- ACTION ITEM -
Tell how many lines of the material below hold "exercise". The reply is that number alone.

- PROVIDED RECORDS -
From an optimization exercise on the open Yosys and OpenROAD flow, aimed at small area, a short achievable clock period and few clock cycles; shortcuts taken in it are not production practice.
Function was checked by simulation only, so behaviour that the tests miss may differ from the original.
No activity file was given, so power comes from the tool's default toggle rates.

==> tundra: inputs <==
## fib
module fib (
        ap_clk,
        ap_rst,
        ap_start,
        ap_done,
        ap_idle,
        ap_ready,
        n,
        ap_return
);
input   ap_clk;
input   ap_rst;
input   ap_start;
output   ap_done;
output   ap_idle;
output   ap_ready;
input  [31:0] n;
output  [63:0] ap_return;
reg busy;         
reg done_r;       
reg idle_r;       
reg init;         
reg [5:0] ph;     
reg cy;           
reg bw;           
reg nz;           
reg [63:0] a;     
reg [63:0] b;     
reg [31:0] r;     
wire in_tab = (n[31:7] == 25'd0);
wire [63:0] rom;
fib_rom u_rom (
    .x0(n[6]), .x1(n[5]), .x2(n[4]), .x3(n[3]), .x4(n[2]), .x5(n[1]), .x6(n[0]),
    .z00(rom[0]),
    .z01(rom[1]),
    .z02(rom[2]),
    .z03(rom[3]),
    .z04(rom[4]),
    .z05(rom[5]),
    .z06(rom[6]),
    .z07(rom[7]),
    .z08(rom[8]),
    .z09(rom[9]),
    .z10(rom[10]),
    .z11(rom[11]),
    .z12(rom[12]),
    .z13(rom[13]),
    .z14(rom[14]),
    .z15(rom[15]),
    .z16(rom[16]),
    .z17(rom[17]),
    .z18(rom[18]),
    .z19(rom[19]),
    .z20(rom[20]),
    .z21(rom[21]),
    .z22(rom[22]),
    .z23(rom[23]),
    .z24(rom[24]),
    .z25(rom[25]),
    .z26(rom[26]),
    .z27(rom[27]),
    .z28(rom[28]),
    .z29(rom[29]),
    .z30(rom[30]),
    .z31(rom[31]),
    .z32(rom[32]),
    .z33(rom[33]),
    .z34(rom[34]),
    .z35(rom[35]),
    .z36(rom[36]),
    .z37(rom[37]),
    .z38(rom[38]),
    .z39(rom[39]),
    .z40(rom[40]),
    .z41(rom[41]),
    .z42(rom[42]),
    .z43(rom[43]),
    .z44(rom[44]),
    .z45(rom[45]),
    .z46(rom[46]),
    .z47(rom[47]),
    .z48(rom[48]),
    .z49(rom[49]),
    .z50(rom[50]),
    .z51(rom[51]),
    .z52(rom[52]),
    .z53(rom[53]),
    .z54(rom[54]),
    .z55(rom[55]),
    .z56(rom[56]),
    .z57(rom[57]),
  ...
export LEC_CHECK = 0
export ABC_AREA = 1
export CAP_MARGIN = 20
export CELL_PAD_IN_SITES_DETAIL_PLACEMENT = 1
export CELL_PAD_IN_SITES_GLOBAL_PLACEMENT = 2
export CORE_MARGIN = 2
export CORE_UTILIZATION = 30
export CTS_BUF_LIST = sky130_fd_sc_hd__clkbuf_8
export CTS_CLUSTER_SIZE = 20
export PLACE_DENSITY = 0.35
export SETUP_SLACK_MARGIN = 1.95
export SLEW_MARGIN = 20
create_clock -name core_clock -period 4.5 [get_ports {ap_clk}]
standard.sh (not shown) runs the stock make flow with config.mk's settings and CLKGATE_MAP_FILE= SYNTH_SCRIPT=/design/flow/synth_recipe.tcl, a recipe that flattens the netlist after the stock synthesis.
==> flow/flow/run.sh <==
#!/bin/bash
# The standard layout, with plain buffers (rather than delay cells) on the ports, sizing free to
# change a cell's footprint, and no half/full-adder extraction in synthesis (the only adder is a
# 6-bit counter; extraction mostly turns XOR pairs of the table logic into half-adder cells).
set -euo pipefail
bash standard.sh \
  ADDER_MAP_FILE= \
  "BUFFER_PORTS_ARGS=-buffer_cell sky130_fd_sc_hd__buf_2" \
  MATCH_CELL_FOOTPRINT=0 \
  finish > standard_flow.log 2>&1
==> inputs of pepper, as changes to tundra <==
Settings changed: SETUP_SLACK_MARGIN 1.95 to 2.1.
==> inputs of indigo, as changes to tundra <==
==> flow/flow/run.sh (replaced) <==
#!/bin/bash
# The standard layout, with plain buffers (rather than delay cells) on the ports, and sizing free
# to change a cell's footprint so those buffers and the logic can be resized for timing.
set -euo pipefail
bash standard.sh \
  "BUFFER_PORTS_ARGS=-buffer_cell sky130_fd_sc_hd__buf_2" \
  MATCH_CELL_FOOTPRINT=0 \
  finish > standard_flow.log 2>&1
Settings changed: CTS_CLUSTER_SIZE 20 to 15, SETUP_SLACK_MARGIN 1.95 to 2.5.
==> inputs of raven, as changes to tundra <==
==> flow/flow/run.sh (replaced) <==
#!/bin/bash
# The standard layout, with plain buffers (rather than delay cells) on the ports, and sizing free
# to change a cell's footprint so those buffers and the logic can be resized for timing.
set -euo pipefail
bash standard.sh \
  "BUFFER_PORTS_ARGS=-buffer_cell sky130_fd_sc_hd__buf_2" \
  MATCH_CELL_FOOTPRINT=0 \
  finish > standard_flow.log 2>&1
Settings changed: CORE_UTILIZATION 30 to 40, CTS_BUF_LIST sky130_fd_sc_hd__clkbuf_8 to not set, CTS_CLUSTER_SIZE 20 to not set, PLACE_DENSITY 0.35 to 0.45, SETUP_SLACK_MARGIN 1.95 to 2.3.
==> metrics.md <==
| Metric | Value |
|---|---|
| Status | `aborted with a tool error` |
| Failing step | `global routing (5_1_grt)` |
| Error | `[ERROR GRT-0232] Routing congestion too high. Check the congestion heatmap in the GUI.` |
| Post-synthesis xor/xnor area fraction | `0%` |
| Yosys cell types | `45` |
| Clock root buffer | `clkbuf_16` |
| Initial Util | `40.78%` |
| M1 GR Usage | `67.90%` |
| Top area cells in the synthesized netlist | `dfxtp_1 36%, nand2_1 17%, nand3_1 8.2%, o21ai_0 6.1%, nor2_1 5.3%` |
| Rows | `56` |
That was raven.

...

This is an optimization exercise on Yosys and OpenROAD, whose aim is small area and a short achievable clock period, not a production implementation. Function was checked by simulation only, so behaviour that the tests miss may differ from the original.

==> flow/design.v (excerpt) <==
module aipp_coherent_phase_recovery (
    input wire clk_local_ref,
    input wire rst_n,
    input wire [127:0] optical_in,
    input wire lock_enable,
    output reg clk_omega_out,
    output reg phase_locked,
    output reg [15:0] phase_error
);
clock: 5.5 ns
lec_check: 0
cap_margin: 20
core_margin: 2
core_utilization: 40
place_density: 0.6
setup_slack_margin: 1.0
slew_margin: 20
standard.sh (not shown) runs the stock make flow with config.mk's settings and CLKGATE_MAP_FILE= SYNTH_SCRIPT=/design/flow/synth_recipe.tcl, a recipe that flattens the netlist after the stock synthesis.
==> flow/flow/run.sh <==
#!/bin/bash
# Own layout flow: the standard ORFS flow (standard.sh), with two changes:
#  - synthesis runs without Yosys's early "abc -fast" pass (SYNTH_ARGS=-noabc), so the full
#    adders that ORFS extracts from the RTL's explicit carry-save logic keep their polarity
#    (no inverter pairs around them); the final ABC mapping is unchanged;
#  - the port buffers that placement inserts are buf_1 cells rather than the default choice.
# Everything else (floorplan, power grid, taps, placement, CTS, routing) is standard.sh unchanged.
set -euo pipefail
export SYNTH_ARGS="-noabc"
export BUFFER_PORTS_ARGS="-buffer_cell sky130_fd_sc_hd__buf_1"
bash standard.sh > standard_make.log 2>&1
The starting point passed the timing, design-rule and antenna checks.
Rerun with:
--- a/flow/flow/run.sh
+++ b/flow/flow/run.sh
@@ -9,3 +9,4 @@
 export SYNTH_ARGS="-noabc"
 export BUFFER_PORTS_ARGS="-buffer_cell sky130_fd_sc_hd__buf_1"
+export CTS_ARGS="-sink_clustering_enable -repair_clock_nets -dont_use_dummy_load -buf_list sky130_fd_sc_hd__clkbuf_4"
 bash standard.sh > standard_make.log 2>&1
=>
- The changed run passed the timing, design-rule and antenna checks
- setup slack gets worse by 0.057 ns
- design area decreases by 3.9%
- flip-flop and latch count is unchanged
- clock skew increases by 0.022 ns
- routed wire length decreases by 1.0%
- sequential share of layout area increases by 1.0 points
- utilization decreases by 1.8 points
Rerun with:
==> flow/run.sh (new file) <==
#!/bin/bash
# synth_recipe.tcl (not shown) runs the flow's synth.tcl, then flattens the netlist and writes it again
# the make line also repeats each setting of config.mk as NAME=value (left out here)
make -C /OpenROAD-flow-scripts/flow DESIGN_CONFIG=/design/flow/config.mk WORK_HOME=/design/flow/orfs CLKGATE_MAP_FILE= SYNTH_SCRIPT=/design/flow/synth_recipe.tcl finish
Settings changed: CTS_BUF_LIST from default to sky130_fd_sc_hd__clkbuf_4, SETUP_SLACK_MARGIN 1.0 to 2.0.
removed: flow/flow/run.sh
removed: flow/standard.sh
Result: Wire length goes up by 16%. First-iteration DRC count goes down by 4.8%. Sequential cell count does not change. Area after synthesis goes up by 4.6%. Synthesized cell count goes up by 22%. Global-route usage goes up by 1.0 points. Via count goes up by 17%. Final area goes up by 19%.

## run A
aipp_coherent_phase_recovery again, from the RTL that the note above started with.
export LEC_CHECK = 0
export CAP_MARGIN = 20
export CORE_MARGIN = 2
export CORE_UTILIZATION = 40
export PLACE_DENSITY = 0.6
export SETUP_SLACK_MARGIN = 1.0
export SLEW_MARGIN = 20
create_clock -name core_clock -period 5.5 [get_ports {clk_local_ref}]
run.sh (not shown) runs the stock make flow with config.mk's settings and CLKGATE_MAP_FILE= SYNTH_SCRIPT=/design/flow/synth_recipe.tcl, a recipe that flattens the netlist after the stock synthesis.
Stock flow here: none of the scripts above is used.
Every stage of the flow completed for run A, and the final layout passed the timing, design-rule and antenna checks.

- FINAL ANSWER -
2